The Doctor leaned back in his library chair and took a meditative sip of scotch. On the screen in front of him were Danny and Clara's clasped hands -- obviously the focus of her attention. Wasn't that sweet.

Of course he'd turned off his microphone; she couldn't hear him. But she hadn't taken the earpiece out. Possibly she'd forgotten it. Or maybe she wanted him to listen in. Either way, he'd taken advantage of its presence, and now he had new information to mull.

When her gaze moved to Danny's mouth and lingered there, he switched the screen off. There were some things he didn't need to see.

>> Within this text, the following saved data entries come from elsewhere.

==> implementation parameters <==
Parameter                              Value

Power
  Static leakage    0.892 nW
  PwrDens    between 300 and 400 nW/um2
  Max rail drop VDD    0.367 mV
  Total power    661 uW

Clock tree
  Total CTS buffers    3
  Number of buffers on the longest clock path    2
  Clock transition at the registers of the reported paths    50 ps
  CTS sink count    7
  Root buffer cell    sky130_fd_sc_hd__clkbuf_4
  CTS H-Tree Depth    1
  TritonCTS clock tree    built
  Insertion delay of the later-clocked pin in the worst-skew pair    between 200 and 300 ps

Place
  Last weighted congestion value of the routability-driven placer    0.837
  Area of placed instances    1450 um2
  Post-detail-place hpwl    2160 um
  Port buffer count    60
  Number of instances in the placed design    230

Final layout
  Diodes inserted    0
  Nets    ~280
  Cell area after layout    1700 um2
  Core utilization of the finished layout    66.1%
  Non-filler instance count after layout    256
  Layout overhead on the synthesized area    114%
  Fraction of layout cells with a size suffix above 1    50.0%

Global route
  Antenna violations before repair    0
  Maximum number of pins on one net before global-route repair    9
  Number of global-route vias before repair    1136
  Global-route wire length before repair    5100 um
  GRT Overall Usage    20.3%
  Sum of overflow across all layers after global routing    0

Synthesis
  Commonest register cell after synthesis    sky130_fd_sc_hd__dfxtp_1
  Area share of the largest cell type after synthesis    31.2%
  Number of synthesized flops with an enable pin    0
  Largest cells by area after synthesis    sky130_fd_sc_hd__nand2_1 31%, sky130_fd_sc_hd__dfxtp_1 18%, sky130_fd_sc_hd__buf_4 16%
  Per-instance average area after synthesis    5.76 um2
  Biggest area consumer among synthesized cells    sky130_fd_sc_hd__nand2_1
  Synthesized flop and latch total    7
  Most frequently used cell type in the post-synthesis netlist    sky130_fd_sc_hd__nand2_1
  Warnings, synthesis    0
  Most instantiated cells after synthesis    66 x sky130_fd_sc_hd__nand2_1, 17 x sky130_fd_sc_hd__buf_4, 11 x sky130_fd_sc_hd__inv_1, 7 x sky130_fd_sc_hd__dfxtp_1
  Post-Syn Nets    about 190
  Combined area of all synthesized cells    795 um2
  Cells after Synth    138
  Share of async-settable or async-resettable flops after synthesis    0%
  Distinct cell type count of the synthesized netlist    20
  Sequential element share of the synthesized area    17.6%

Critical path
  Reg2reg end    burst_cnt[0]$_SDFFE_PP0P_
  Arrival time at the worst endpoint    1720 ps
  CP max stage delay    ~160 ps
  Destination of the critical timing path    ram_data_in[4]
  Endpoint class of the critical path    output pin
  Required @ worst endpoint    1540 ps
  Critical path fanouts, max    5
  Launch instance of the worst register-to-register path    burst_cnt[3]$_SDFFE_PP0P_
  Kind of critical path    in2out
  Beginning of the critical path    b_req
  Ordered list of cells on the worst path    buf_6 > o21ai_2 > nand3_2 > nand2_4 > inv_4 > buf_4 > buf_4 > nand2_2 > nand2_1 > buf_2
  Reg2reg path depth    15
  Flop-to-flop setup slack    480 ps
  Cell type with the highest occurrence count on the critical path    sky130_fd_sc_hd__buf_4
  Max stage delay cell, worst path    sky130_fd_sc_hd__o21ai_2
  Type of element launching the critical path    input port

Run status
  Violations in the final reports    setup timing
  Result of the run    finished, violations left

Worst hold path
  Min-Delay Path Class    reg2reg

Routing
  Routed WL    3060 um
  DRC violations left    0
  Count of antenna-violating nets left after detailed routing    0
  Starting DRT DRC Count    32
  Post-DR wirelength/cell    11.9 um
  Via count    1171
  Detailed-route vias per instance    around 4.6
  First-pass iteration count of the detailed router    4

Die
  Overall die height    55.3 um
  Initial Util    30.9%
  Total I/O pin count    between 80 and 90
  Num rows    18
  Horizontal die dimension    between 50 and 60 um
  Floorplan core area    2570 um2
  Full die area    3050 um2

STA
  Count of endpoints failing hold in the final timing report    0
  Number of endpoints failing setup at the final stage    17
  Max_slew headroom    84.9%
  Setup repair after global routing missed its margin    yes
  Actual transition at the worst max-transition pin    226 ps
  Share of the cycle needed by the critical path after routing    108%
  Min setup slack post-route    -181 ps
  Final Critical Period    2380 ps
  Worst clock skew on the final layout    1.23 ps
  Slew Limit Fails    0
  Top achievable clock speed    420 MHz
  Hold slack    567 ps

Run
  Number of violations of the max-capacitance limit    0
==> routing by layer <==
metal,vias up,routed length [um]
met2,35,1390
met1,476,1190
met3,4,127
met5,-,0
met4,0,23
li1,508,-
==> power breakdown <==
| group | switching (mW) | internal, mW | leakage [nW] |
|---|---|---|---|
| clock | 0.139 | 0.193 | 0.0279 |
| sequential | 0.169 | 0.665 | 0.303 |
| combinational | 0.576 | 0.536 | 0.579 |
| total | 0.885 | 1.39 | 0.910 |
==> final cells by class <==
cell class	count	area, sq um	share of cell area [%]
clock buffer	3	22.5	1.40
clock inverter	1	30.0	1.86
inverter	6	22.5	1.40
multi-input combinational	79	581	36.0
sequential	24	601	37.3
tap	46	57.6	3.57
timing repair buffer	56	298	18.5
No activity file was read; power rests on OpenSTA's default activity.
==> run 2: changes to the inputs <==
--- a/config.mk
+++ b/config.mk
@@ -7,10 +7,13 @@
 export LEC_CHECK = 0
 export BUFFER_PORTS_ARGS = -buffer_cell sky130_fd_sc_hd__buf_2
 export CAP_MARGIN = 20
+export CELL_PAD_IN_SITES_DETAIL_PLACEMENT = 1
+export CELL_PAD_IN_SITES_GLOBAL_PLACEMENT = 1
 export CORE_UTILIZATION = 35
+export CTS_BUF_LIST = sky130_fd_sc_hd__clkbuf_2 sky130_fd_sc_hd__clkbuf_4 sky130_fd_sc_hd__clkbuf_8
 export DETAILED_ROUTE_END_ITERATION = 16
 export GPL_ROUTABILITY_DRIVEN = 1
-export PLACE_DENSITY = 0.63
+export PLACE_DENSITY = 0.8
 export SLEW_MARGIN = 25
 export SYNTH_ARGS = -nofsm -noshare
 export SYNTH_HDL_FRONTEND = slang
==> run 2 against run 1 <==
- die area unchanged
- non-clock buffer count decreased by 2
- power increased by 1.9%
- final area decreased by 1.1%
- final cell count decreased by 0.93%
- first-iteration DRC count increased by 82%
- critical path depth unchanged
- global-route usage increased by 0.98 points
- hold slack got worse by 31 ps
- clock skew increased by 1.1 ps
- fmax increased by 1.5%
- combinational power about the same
**src/rtl/rom_dma_pkg.sv**
```systemverilog
// Shared types and constants for the ROM DMA scheduler.
package rom_dma_pkg;

  localparam int unsigned ROM_ADDR_WIDTH = 16;

  typedef enum logic [1:0] {
    S_IDLE,
    S_LOAD,
    S_RUN,
    S_RETIRE
  } t_rom_dma_sched_states;

  typedef struct packed {
    logic                      pending;
    logic [ROM_ADDR_WIDTH-1:0] next_addr;
    logic [ROM_ADDR_WIDTH-1:0] remaining;
  } t_slot;

endpackage

```
**src/rtl/rom_dma_scheduler_rr_arbiter.sv**
```systemverilog
// Combinational round-robin arbiter: first requester at or above ptr, wrapping.
module rr_arbiter #(
  parameter int unsigned NUM_REQ = 4,
  parameter int unsigned IW      = $clog2(NUM_REQ)
) (
  input  logic [NUM_REQ-1:0] req,
  input  logic [IW-1:0]      ptr,
  output logic [NUM_REQ-1:0] grant,
  output logic [IW-1:0]      grant_idx,
  output logic               any_grant
);

  int            cand;
  logic [IW-1:0] cand_idx;

  always_comb begin
    grant     = '0;
    grant_idx = '0;
    any_grant = 1'b0;
    cand      = 0;
    cand_idx  = '0;
    for (int k = 0; k < int'(NUM_REQ); k++) begin
      cand = int'(ptr) + k;
      if (cand >= int'(NUM_REQ)) cand = cand - int'(NUM_REQ);
      cand_idx = IW'(cand);
      if (!any_grant && req[cand_idx]) begin
        any_grant       = 1'b1;
        grant[cand_idx] = 1'b1;
        grant_idx       = cand_idx;
      end
    end
  end

endmodule

```
**src/rtl/rom_dma_scheduler.sv**
```systemverilog
// Shares one ROM DMA engine between NUM_REQ requesters, round-robin,
// splitting each job into engine batches of at most MAX_CHUNK words.
module rom_dma_scheduler #(
  parameter int unsigned NUM_REQ        = 4,
  parameter int unsigned ROM_ADDR_WIDTH = rom_dma_pkg::ROM_ADDR_WIDTH,
  parameter int unsigned MAX_CHUNK      = 64
) (
  input  logic                                clk,
  input  logic                                reset_n,
  input  logic [NUM_REQ-1:0]                  req_valid,
  output logic [NUM_REQ-1:0]                  req_ready,
  input  logic [NUM_REQ*ROM_ADDR_WIDTH-1:0]   req_base_addr,
  input  logic [NUM_REQ*ROM_ADDR_WIDTH-1:0]   req_num_words,
  output logic [NUM_REQ-1:0]                  req_done,
  output logic [ROM_ADDR_WIDTH-1:0]           dma_cfg_base_addr,
  output logic [ROM_ADDR_WIDTH-1:0]           dma_cfg_num_bytes,
  output logic                                dma_start_rd,
  output logic                                dma_cfg_ready,
  input  logic                                dma_batch_done,
  output logic                                sched_busy,
  output logic [$clog2(NUM_REQ)-1:0]          grant_id
);

  import rom_dma_pkg::*;

  localparam int unsigned AW = ROM_ADDR_WIDTH;
  localparam int unsigned IW = $clog2(NUM_REQ);

  t_rom_dma_sched_states state;
  t_slot                 slot_q [NUM_REQ];
  logic [IW-1:0]         rr_ptr;
  logic [AW-1:0]         chunk_q;
  logic                  run_first;

  logic [NUM_REQ-1:0]    pending_vec;
  logic [NUM_REQ-1:0]    arb_grant;
  logic [IW-1:0]         arb_idx;
  logic                  arb_any;
  logic [AW-1:0]         sel_rem;
  logic [AW-1:0]         sel_addr;
  logic [AW-1:0]         chunk_next;
  logic [AW-1:0]         ret_rem;

  rr_arbiter #(
    .NUM_REQ (NUM_REQ),
    .IW      (IW)
  ) u_arb (
    .req       (pending_vec),
    .ptr       (rr_ptr),
    .grant     (arb_grant),
    .grant_idx (arb_idx),
    .any_grant (arb_any)
  );

  // Winner's slot fields and the size of its next chunk.
  always_comb begin
    pending_vec = '0;
    sel_rem     = '0;
    sel_addr    = '0;
    for (int i = 0; i < int'(NUM_REQ); i++) begin
      pending_vec[i] = slot_q[i].pending;
      if (arb_grant[i]) begin
        sel_rem  = slot_q[i].remaining;
        sel_addr = slot_q[i].next_addr;
      end
    end
    chunk_next = (sel_rem > AW'(MAX_CHUNK)) ? AW'(MAX_CHUNK) : sel_rem;
    ret_rem    = slot_q[grant_id].remaining - chunk_q;
  end

  always_ff @(posedge clk) begin
    if (!reset_n) begin
      state             <= S_IDLE;
      for (int i = 0; i < int'(NUM_REQ); i++) slot_q[i] <= '0;
      rr_ptr            <= '0;
      chunk_q           <= '0;
      run_first         <= 1'b0;
      req_ready         <= '1;
      req_done          <= '0;
      dma_cfg_base_addr <= '0;
      dma_cfg_num_bytes <= '0;
      dma_start_rd      <= 1'b0;
      dma_cfg_ready     <= 1'b0;
      sched_busy        <= 1'b0;
      grant_id          <= '0;
    end else begin
      req_done <= '0;

      // Job intake; zero-length jobs complete immediately without the engine.
      for (int i = 0; i < int'(NUM_REQ); i++) begin
        if (req_valid[i] && req_ready[i]) begin
          if (req_num_words[i*AW +: AW] == '0) begin
            req_done[i] <= 1'b1;
          end else begin
            slot_q[i].pending   <= 1'b1;
            slot_q[i].next_addr <= req_base_addr[i*AW +: AW];
            slot_q[i].remaining <= req_num_words[i*AW +: AW];
            req_ready[i]        <= 1'b0;
          end
        end
      end

      case (state)
        S_IDLE: begin
          if (arb_any) begin
            grant_id          <= arb_idx;
            chunk_q           <= chunk_next;
            dma_cfg_base_addr <= sel_addr;
            dma_cfg_num_bytes <= chunk_next;
            sched_busy        <= 1'b1;
            state             <= S_LOAD;
          end
        end
        S_LOAD: begin
          dma_start_rd  <= 1'b1;
          dma_cfg_ready <= 1'b1;
          run_first     <= 1'b1;
          state         <= S_RUN;
        end
        S_RUN: begin
          // A done left over from the previous batch is masked on the first cycle.
          run_first <= 1'b0;
          if (!run_first && dma_batch_done) begin
            dma_start_rd  <= 1'b0;
            dma_cfg_ready <= 1'b0;
            state         <= S_RETIRE;
          end
        end
        S_RETIRE: begin
          slot_q[grant_id].next_addr <= slot_q[grant_id].next_addr + chunk_q;
          slot_q[grant_id].remaining <= ret_rem;
          rr_ptr <= (grant_id == IW'(NUM_REQ - 1)) ? '0 : grant_id + IW'(1);
          if (ret_rem == '0) begin
            slot_q[grant_id].pending <= 1'b0;
            req_done[grant_id]       <= 1'b1;
            req_ready[grant_id]      <= 1'b1;
          end
          sched_busy <= 1'b0;
          state      <= S_IDLE;
        end
        default: state <= S_IDLE;
      endcase
    end
  end

endmodule

```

"'Comparing a man and a god,'" the Doctor repeated aloud, swirling the words on his tongue as had savored the sip of whisky. "Not a bad assessment." He might have to mention that when Danny came aboard. Thank him for being man enough to admit the Doctor's obvious superiority. He could just picture the expression of apoplexy! But that wouldn't make Clara happy with him, would it. He sighed.

So Clara wanted to bring her boyfriend on the TARDIS. The Doctor felt a sudden pang of missing Amy and Rory. He hadn't felt that in a while, but he was aching with it now. It had been so good, with them. So easy. He and Amy'd had a comfortable dynamic before Rory joined them; she and Rory'd had a comfortable dynamic into which he'd fit neatly -- or maybe they'd made a effort at letting him in, but the effort had been invisible. The dovetailing had felt easy and sweet. This one was unyielding and prickly.

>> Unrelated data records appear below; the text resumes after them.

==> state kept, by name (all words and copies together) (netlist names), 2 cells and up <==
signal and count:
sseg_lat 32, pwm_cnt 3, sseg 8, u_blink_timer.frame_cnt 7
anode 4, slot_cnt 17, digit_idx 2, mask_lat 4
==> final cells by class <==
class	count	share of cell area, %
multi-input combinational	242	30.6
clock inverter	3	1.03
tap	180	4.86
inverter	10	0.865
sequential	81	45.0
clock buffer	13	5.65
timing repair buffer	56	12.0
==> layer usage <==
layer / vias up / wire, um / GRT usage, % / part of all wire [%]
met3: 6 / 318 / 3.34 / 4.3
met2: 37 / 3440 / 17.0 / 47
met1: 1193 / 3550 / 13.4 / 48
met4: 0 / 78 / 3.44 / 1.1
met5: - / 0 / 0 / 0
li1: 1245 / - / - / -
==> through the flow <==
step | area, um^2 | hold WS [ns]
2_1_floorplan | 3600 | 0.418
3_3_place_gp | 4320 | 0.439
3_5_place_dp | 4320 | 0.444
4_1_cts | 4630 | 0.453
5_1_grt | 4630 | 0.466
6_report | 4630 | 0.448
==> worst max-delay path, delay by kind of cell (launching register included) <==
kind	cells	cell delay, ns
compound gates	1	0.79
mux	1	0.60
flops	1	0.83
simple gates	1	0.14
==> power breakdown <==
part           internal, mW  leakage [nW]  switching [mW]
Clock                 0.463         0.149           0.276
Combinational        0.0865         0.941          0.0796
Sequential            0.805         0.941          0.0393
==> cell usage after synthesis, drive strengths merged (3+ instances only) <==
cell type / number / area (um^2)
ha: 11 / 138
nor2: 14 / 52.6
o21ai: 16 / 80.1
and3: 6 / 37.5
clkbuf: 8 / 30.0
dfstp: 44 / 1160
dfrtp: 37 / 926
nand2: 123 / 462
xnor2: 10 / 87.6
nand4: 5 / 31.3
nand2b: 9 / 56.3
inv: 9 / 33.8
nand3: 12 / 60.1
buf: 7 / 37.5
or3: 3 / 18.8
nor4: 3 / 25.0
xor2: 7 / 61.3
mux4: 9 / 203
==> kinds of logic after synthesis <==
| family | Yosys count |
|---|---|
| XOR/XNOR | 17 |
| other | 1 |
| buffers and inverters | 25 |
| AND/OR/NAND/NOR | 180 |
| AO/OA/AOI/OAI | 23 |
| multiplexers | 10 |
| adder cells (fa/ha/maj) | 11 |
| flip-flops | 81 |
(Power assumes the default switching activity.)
[src/rtl/mem_access_unit.sv]
// Memory-stage access unit: steers store lanes, extracts/extends load lanes, flags misalignment,
// and stalls the pipeline from issue until the data-bus acknowledge has been consumed.
module mem_access_unit (
   input  logic        clk,
   input  logic        rst,
   input  logic [31:0] exmem_op_c_i,
   input  logic [4:0]  exmem_reg_waddr_i,
   input  logic        exmem_reg_we_i,
   input  logic        exmem_mtype_i,
   input  logic        exmem_mem_rw_i,
   input  logic [1:0]  exmem_mem_width_i,
   input  logic [31:0] exmem_mem_wr_data_i,
   input  logic        exmem_mem_rdtype_i,
   input  logic [31:0] exmem_mem_addr_i,
   output logic        dbus_req_o,
   output logic        dbus_we_o,
   output logic [31:0] dbus_addr_o,
   output logic [3:0]  dbus_be_o,
   output logic [31:0] dbus_wdata_o,
   input  logic        dbus_ack_i,
   input  logic [31:0] dbus_rdata_i,
   output logic [31:0] mem_reg_wdata_o,
   output logic [4:0]  mem_reg_waddr_o,
   output logic        mem_reg_we_o,
   output logic        mem_stall_req_o,
   output logic        mem_misalign_o
);

   typedef enum logic [1:0] {IDLE, REQ, RESP} state_t;

   state_t      state_q, state_d;
   logic        req_q, req_d;
   logic        we_q, we_d;
   logic [31:0] addr_q, addr_d;
   logic [3:0]  be_q, be_d;
   logic [31:0] wdata_q, wdata_d;
   logic [31:0] rdata_q, rdata_d;

   logic [1:0]  off;
   logic        aligned;
   logic        misalign;
   logic        issue;
   logic        is_load;
   logic [3:0]  be_calc;
   logic [31:0] wd_calc;
   logic [31:0] shifted;
   logic [31:0] load_ext;

   assign off = exmem_mem_addr_i[1:0];

   always_comb begin
      aligned  = 1'b1;
      be_calc  = 4'b1111;
      wd_calc  = exmem_mem_wr_data_i;
      load_ext = rdata_q;
      shifted  = rdata_q >> {off, 3'b000};
      case (exmem_mem_width_i)
         2'b00: begin
            aligned  = 1'b1;
            be_calc  = 4'b0001 << off;
            wd_calc  = {4{exmem_mem_wr_data_i[7:0]}};
            load_ext = exmem_mem_rdtype_i ? {24'd0, shifted[7:0]}
                                          : {{24{shifted[7]}}, shifted[7:0]};
         end
         2'b01: begin
            aligned  = ~off[0];
            be_calc  = 4'b0011 << {off[1], 1'b0};
            wd_calc  = {2{exmem_mem_wr_data_i[15:0]}};
            load_ext = exmem_mem_rdtype_i ? {16'd0, shifted[15:0]}
                                          : {{16{shifted[15]}}, shifted[15:0]};
         end
         default: begin
            aligned  = (off == 2'b00);
            be_calc  = 4'b1111;
            wd_calc  = exmem_mem_wr_data_i;
            load_ext = rdata_q;
         end
      endcase
   end

   assign misalign = exmem_mtype_i & ~aligned;
   assign issue    = exmem_mtype_i & aligned & (state_q == IDLE);
   assign is_load  = exmem_mtype_i & ~exmem_mem_rw_i;

   // Bus fields are latched at issue and held untouched through REQ.
   always_comb begin
      state_d = state_q;
      req_d   = req_q;
      we_d    = we_q;
      addr_d  = addr_q;
      be_d    = be_q;
      wdata_d = wdata_q;
      rdata_d = rdata_q;
      case (state_q)
         IDLE: begin
            if (issue) begin
               state_d = REQ;
               req_d   = 1'b1;
               we_d    = exmem_mem_rw_i;
               addr_d  = {exmem_mem_addr_i[31:2], 2'b00};
               be_d    = be_calc;
               wdata_d = wd_calc;
            end
         end
         REQ: begin
            if (dbus_ack_i) begin
               state_d = RESP;
               req_d   = 1'b0;
               rdata_d = dbus_rdata_i;
            end
         end
         RESP:    state_d = IDLE;
         default: state_d = IDLE;
      endcase
   end

   always_ff @(posedge clk) begin
      if (rst) begin
         state_q <= IDLE;
         req_q   <= 1'b0;
         we_q    <= 1'b0;
         addr_q  <= 32'd0;
         be_q    <= 4'd0;
         wdata_q <= 32'd0;
         rdata_q <= 32'd0;
      end else begin
         state_q <= state_d;
         req_q   <= req_d;
         we_q    <= we_d;
         addr_q  <= addr_d;
         be_q    <= be_d;
         wdata_q <= wdata_d;
         rdata_q <= rdata_d;
      end
   end

   assign dbus_req_o   = req_q;
   assign dbus_we_o    = we_q;
   assign dbus_addr_o  = addr_q;
   assign dbus_be_o    = be_q;
   assign dbus_wdata_o = wdata_q;

   // A load may only write back once its data has landed in the buffer (RESP).
   assign mem_stall_req_o = issue | (state_q == REQ);
   assign mem_misalign_o  = misalign;
   assign mem_reg_wdata_o = is_load ? load_ext : exmem_op_c_i;
   assign mem_reg_waddr_o = exmem_reg_waddr_i;
   assign mem_reg_we_o    = exmem_reg_we_i & ~misalign & ~(is_load & (state_q != RESP));

endmodule
==> src/rtl/pianista_pkg.sv <==
// Shared encodings for the WASDE navigation and playback sequencer.
// Holds state/mode codes, key bit positions and the key-event priority picker.
package pianista_pkg;

    typedef enum logic [1:0] {
        ST_BROWSE  = 2'd0,
        ST_PLAYING = 2'd1,
        ST_PAUSED  = 2'd2
    } state_t;

    localparam logic [1:0] MODE_FREE  = 2'd0;
    localparam logic [1:0] MODE_AUTO  = 2'd1;
    localparam logic [1:0] MODE_LEARN = 2'd2;

    localparam int unsigned NUM_KEYS = 5;
    localparam int unsigned KEY_W    = 4;
    localparam int unsigned KEY_A    = 3;
    localparam int unsigned KEY_S    = 2;
    localparam int unsigned KEY_D    = 1;
    localparam int unsigned KEY_E    = 0;

    typedef enum logic [2:0] {
        EV_NONE = 3'd0,
        EV_E    = 3'd1,
        EV_W    = 3'd2,
        EV_S    = 3'd3,
        EV_A    = 3'd4,
        EV_D    = 3'd5
    } key_ev_t;

    // Single winning event when several keys fire together: E > W > S > A > D.
    function automatic key_ev_t pick_event(input logic [NUM_KEYS-1:0] press);
        key_ev_t ev;
        ev = EV_NONE;
        if (press[KEY_E])      ev = EV_E;
        else if (press[KEY_W]) ev = EV_W;
        else if (press[KEY_S]) ev = EV_S;
        else if (press[KEY_A]) ev = EV_A;
        else if (press[KEY_D]) ev = EV_D;
        return ev;
    endfunction

endpackage

==> src/rtl/key_debounce.sv <==
// Per-key debouncer: accepts a level change after DEB_CYCLES consecutive
// differing samples and emits a one-cycle press on each accepted rising edge.
module key_debounce #(
    parameter int unsigned DEB_CYCLES = 1_000_000
) (
    input  logic clk,
    input  logic rst,
    input  logic raw,
    output logic level,
    output logic press
);

    localparam int unsigned CW = (DEB_CYCLES > 2) ? $clog2(DEB_CYCLES) : 1;

    logic [CW-1:0] cnt_q, cnt_d;
    logic          level_q, level_d;
    logic          press_q, press_d;

    always_comb begin
        cnt_d   = '0;
        level_d = level_q;
        press_d = 1'b0;
        if (raw != level_q) begin
            // The DEB_CYCLES-th differing sample flips the level.
            if (cnt_q == CW'(DEB_CYCLES - 1)) begin
                level_d = raw;
                press_d = raw;
                cnt_d   = '0;
            end else begin
                cnt_d = cnt_q + CW'(1);
            end
        end
    end

    always_ff @(posedge clk or posedge rst) begin
        if (rst) begin
            cnt_q   <= '0;
            level_q <= 1'b0;
            press_q <= 1'b0;
        end else begin
            cnt_q   <= cnt_d;
            level_q <= level_d;
            press_q <= press_d;
        end
    end

    assign level = level_q;
    assign press = press_q;

endmodule

==> src/rtl/song_select_ctrl.sv <==
// Browse/play/pause sequencer driven by debounced WASDE presses; selects the
// song and mode and issues registered start/stop pulses to the player.
module song_select_ctrl
    import pianista_pkg::*;
#(
    parameter int unsigned NUM_SONGS  = 8,
    parameter int unsigned NUM_MODES  = 3,
    parameter int unsigned DEB_CYCLES = 1_000_000,
    localparam int unsigned SW        = $clog2(NUM_SONGS)
) (
    input  logic                clk,
    input  logic                rst,
    input  logic [NUM_KEYS-1:0] wasde_signal,
    input  logic                play_done,
    output logic [SW-1:0]       song_idx,
    output logic [1:0]          mode,
    output logic                play_start,
    output logic                play_stop,
    output logic                paused,
    output logic [1:0]          state
);

    logic [NUM_KEYS-1:0] key_level;
    logic [NUM_KEYS-1:0] key_press;
    logic [NUM_KEYS-1:0] key_evt;
    key_ev_t             ev;

    for (genvar g = 0; g < int'(NUM_KEYS); g++) begin : g_deb
        key_debounce #(
            .DEB_CYCLES(DEB_CYCLES)
        ) u_deb (
            .clk  (clk),
            .rst  (rst),
            .raw  (wasde_signal[g]),
            .level(key_level[g]),
            .press(key_press[g])
        );
    end

    // A press is only honoured while its debounced level is still high.
    assign key_evt = key_press & key_level;

    always_comb begin
        ev = pick_event(key_evt);
    end

    state_t        state_q, state_d;
    logic [SW-1:0] song_idx_q, song_idx_d;
    logic [1:0]    mode_q, mode_d;
    logic          play_start_q, play_start_d;
    logic          play_stop_q, play_stop_d;
    logic          paused_q, paused_d;

    logic [SW-1:0] idx_inc, idx_dec;
    logic [1:0]    mode_inc, mode_dec;

    always_comb begin
        idx_inc  = (song_idx_q == SW'(NUM_SONGS - 1)) ? '0 : song_idx_q + SW'(1);
        idx_dec  = (song_idx_q == '0) ? SW'(NUM_SONGS - 1) : song_idx_q - SW'(1);
        mode_inc = (mode_q == 2'(NUM_MODES - 1)) ? 2'd0 : mode_q + 2'd1;
        mode_dec = (mode_q == 2'd0) ? 2'(NUM_MODES - 1) : mode_q - 2'd1;
    end

    always_comb begin
        state_d      = state_q;
        song_idx_d   = song_idx_q;
        mode_d       = mode_q;
        play_start_d = 1'b0;
        play_stop_d  = 1'b0;

        unique case (state_q)
            ST_BROWSE: begin
                unique case (ev)
                    EV_E: begin
                        play_start_d = 1'b1;
                        state_d      = ST_PLAYING;
                    end
                    EV_W:    song_idx_d = idx_dec;
                    EV_S:    song_idx_d = idx_inc;
                    EV_A:    mode_d     = mode_dec;
                    EV_D:    mode_d     = mode_inc;
                    default: ;
                endcase
            end
            ST_PLAYING: begin
                // End-of-song takes precedence over any key in the same cycle.
                if (play_done) begin
                    if (mode_q == MODE_AUTO) begin
                        song_idx_d   = idx_inc;
                        play_start_d = 1'b1;
                    end else begin
                        state_d = ST_BROWSE;
                    end
                end else if (ev == EV_E) begin
                    state_d = ST_PAUSED;
                end else if (ev == EV_W || ev == EV_S) begin
                    play_stop_d = 1'b1;
                    state_d     = ST_BROWSE;
                end
            end
            ST_PAUSED: begin
                if (ev == EV_E) begin
                    state_d = ST_PLAYING;
                end else if (ev == EV_W || ev == EV_S) begin
                    play_stop_d = 1'b1;
                    state_d     = ST_BROWSE;
                end
            end
            default: state_d = ST_BROWSE;
        endcase

        paused_d = (state_d == ST_PAUSED);
    end

    always_ff @(posedge clk or posedge rst) begin
        if (rst) begin
            state_q      <= ST_BROWSE;
            song_idx_q   <= '0;
            mode_q       <= MODE_FREE;
            play_start_q <= 1'b0;
            play_stop_q  <= 1'b0;
            paused_q     <= 1'b0;
        end else begin
            state_q      <= state_d;
            song_idx_q   <= song_idx_d;
            mode_q       <= mode_d;
            play_start_q <= play_start_d;
            play_stop_q  <= play_stop_d;
            paused_q     <= paused_d;
        end
    end

    assign song_idx   = song_idx_q;
    assign mode       = mode_q;
    assign play_start = play_start_q;
    assign play_stop  = play_stop_q;
    assign paused     = paused_q;
    assign state      = state_q;

endmodule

Or perhaps it was that he himself was unyielding and prickly this time around. He did have to acknowledge that as a possibility. Either way, he wasn't certain he was looking forward to this. Though it might be interesting to see how Clara would respond to having them both there. Like a magnet drawn toward two poles at once. She behaved differently with Danny than she did with him, that much was obvious. Which Clara would she be, with both of them on board?

"Fine," he said aloud. "You want to bring your pudding-brain along, by all means. Let's see how he does. It's not easy doing what I do, you know."

She did know. She'd done a better job of being him than he would have imagined. Did the lying, the risk calculations, the unthinkable decisions come naturally to her -- or was that a side effect of having wandered through all of his lives? He pushed that thought aside. Of course he'd had an impact on her; how could it be otherwise? And if her boyfriend didn't like it, he could lump it, because Clara obviously wasn't ready to stop saving the world.

The Doctor took another sip of whisky, savoring its peaty bite, and set about deciding where-and-when they might go.